Report the number of lines in the records below that hold "filter", and leave out everything else.

=== DATA UNDER STUDY ===
+ + +

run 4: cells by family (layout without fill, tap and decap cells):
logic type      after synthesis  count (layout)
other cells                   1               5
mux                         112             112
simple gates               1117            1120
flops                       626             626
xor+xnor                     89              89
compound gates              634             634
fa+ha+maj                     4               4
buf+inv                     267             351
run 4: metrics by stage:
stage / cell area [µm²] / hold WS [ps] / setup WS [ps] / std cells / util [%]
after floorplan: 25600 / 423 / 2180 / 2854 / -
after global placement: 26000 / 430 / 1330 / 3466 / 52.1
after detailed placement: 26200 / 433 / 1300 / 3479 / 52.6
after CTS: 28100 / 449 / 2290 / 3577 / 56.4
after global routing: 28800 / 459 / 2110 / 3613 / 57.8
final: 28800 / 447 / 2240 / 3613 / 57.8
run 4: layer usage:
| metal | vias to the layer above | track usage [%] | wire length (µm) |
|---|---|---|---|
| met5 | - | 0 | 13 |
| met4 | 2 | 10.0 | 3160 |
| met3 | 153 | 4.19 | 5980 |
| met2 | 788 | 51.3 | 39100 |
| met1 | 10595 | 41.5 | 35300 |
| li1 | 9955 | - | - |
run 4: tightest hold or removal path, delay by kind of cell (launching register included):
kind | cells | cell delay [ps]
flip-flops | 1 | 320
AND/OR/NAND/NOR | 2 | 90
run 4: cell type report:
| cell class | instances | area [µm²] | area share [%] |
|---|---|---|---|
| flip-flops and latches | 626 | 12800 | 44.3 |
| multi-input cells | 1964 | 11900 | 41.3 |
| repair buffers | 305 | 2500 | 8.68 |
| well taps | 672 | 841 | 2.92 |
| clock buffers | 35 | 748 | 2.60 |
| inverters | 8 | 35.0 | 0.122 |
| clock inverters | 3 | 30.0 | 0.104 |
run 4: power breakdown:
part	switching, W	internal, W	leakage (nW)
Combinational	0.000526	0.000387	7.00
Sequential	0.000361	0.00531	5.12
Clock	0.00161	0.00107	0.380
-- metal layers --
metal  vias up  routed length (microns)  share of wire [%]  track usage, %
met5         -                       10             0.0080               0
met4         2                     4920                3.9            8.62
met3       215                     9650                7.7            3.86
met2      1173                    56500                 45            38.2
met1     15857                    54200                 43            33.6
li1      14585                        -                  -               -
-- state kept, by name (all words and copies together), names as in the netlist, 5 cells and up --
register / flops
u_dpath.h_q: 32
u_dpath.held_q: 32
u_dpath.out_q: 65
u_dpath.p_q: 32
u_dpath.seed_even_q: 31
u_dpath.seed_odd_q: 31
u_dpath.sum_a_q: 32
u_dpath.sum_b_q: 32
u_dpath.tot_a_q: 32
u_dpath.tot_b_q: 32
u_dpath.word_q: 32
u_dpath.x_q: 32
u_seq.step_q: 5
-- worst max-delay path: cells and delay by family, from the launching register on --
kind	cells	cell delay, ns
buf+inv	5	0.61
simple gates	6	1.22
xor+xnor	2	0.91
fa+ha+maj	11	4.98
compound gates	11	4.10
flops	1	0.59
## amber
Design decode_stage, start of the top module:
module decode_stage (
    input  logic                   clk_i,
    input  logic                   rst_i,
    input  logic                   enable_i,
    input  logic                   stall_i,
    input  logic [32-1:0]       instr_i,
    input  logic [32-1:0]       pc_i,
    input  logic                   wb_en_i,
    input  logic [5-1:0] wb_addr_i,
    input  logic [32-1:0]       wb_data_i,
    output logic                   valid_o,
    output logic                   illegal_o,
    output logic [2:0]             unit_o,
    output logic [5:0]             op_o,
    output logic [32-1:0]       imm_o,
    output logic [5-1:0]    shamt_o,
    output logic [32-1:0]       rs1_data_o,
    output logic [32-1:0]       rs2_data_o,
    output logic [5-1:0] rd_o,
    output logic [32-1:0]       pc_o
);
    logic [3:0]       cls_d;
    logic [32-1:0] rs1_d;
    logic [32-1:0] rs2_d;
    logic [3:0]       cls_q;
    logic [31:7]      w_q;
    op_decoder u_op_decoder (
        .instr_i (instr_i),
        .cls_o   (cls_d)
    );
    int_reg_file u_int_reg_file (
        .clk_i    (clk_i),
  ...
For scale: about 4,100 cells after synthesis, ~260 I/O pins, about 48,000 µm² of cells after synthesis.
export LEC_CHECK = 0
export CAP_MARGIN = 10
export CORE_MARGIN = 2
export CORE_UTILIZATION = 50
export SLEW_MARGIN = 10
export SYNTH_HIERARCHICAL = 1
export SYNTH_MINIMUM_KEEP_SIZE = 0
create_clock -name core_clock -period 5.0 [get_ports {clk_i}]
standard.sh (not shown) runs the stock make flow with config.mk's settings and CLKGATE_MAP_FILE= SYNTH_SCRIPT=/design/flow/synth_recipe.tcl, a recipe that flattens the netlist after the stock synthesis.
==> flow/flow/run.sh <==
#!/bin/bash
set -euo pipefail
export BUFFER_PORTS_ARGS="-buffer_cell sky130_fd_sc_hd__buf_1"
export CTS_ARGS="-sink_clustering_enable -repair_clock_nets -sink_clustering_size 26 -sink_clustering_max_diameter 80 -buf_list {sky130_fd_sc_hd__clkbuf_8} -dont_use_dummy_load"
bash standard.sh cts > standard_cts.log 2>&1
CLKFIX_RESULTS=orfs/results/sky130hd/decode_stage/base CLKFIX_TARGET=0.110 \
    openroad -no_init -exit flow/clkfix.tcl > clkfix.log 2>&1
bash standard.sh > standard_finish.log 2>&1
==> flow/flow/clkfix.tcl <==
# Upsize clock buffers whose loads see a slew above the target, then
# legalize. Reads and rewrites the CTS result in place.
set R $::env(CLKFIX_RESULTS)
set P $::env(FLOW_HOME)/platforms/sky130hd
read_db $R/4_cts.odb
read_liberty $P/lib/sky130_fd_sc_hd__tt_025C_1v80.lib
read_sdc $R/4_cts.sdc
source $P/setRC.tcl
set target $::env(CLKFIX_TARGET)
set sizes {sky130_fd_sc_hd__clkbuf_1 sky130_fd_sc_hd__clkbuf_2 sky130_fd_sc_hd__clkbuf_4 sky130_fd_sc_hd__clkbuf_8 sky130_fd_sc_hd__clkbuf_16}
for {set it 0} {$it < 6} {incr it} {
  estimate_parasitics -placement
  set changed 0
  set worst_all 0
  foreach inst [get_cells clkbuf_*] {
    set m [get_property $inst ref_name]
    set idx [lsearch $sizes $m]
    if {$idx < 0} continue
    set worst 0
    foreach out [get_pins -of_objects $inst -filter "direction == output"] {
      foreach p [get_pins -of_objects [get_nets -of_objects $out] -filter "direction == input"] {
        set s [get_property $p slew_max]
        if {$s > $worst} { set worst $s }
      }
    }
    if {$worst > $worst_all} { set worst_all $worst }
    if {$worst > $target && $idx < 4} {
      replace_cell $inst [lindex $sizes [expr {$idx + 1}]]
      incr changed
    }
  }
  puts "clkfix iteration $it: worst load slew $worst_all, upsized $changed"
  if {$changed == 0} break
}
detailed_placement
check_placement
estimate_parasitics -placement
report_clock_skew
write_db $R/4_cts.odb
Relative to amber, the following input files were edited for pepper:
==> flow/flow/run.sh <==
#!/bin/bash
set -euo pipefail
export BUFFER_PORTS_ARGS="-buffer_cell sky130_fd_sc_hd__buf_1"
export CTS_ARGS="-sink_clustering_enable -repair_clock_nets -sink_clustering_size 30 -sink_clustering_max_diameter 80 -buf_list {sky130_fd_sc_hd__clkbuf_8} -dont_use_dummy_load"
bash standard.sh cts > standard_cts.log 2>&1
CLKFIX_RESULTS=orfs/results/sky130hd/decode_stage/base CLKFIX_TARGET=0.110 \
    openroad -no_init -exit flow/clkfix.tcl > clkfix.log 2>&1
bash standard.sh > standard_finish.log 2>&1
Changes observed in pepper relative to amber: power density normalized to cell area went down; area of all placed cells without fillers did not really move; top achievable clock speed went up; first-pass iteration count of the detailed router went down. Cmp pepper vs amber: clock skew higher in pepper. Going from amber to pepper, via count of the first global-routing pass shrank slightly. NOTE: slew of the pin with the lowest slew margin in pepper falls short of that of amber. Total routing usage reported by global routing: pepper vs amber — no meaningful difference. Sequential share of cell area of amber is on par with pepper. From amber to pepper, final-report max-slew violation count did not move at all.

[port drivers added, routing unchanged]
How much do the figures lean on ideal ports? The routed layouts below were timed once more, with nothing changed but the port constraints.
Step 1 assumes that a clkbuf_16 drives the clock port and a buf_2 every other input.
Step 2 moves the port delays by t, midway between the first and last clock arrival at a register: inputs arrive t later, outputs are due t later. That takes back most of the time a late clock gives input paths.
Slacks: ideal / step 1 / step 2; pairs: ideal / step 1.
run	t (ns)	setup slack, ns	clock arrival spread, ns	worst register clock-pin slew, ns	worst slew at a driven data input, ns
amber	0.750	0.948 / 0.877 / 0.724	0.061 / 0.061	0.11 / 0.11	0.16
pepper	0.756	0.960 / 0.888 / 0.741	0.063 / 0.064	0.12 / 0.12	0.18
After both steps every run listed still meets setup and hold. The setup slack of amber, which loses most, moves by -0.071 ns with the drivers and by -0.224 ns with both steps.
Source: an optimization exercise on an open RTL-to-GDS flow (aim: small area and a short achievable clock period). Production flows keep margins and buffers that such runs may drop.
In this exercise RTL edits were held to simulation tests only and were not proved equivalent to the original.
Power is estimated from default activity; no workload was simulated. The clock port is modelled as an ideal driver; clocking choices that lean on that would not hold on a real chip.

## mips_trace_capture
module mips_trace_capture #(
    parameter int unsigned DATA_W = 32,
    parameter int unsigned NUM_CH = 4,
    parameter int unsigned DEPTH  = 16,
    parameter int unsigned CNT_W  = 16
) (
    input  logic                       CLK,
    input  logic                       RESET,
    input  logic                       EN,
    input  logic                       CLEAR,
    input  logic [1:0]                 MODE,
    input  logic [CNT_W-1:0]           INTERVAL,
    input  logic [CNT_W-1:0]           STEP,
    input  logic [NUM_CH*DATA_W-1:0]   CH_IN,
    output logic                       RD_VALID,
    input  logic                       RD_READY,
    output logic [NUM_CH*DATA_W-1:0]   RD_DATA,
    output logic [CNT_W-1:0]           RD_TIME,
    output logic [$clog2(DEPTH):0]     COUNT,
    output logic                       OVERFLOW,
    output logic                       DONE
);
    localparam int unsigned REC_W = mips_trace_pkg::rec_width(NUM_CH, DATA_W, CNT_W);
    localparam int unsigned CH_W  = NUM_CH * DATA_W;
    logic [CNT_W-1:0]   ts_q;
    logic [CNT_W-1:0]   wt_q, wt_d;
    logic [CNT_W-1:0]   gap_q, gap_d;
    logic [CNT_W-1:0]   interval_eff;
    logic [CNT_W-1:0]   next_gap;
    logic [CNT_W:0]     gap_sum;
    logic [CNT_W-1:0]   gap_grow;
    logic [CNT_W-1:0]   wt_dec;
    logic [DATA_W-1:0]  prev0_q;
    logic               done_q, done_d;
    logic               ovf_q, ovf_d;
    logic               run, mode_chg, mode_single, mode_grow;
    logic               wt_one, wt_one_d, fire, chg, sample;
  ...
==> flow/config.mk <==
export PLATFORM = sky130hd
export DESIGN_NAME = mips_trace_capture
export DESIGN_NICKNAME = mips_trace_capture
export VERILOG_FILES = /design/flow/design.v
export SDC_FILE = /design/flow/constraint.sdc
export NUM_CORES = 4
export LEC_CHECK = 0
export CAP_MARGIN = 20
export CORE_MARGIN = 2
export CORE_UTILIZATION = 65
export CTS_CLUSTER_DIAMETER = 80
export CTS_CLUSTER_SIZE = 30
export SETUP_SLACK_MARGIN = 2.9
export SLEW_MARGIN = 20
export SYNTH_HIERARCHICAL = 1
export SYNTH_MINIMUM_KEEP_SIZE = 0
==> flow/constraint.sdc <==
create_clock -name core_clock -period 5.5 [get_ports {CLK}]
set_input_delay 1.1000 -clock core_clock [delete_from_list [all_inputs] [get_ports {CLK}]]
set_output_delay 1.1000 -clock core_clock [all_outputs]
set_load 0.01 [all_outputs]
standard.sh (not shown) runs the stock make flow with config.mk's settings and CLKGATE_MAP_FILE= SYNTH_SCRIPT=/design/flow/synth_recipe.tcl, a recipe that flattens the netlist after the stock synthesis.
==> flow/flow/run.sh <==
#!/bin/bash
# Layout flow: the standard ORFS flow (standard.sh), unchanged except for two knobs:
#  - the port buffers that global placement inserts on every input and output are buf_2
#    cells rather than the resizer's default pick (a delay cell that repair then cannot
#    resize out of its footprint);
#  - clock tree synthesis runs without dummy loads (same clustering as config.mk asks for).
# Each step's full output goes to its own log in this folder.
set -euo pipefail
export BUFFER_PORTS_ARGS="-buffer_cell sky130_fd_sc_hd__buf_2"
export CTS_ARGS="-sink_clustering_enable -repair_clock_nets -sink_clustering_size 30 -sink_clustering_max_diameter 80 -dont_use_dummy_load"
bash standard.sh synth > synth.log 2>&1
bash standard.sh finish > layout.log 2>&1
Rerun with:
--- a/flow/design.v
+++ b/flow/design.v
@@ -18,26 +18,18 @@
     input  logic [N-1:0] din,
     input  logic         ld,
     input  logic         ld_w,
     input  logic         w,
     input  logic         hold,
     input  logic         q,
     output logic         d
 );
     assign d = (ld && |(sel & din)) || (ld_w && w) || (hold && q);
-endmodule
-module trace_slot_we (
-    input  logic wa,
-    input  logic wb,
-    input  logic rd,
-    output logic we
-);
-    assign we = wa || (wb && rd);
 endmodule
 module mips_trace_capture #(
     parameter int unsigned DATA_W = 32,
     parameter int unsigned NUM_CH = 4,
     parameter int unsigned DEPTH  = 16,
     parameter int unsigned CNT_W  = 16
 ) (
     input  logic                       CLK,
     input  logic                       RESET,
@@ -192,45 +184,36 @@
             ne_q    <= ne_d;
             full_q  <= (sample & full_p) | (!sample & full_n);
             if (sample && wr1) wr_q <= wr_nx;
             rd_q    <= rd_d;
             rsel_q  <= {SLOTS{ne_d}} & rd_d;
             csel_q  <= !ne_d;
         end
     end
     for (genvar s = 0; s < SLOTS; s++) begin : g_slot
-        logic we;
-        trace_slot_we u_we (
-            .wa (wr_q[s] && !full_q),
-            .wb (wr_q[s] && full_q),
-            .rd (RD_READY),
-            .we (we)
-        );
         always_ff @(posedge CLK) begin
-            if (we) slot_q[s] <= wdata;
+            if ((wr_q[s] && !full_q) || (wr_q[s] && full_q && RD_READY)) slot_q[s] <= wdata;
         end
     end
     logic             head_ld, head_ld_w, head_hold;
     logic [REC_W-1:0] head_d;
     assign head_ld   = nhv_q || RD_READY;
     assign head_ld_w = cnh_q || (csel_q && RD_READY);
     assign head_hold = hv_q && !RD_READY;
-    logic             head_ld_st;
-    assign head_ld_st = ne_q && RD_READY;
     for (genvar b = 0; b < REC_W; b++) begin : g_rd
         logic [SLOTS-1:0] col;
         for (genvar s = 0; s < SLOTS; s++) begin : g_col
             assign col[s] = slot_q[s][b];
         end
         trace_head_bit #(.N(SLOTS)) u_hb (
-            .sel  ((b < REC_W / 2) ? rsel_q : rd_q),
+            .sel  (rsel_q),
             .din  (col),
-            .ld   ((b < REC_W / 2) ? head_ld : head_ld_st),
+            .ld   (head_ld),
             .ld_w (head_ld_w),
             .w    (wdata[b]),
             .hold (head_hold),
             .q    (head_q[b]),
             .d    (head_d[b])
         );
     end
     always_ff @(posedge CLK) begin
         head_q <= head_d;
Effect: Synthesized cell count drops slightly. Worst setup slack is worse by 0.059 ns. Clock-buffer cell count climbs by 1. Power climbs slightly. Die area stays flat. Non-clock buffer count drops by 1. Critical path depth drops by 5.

+ + +

=== OUTPUT OF THE TASK ===
2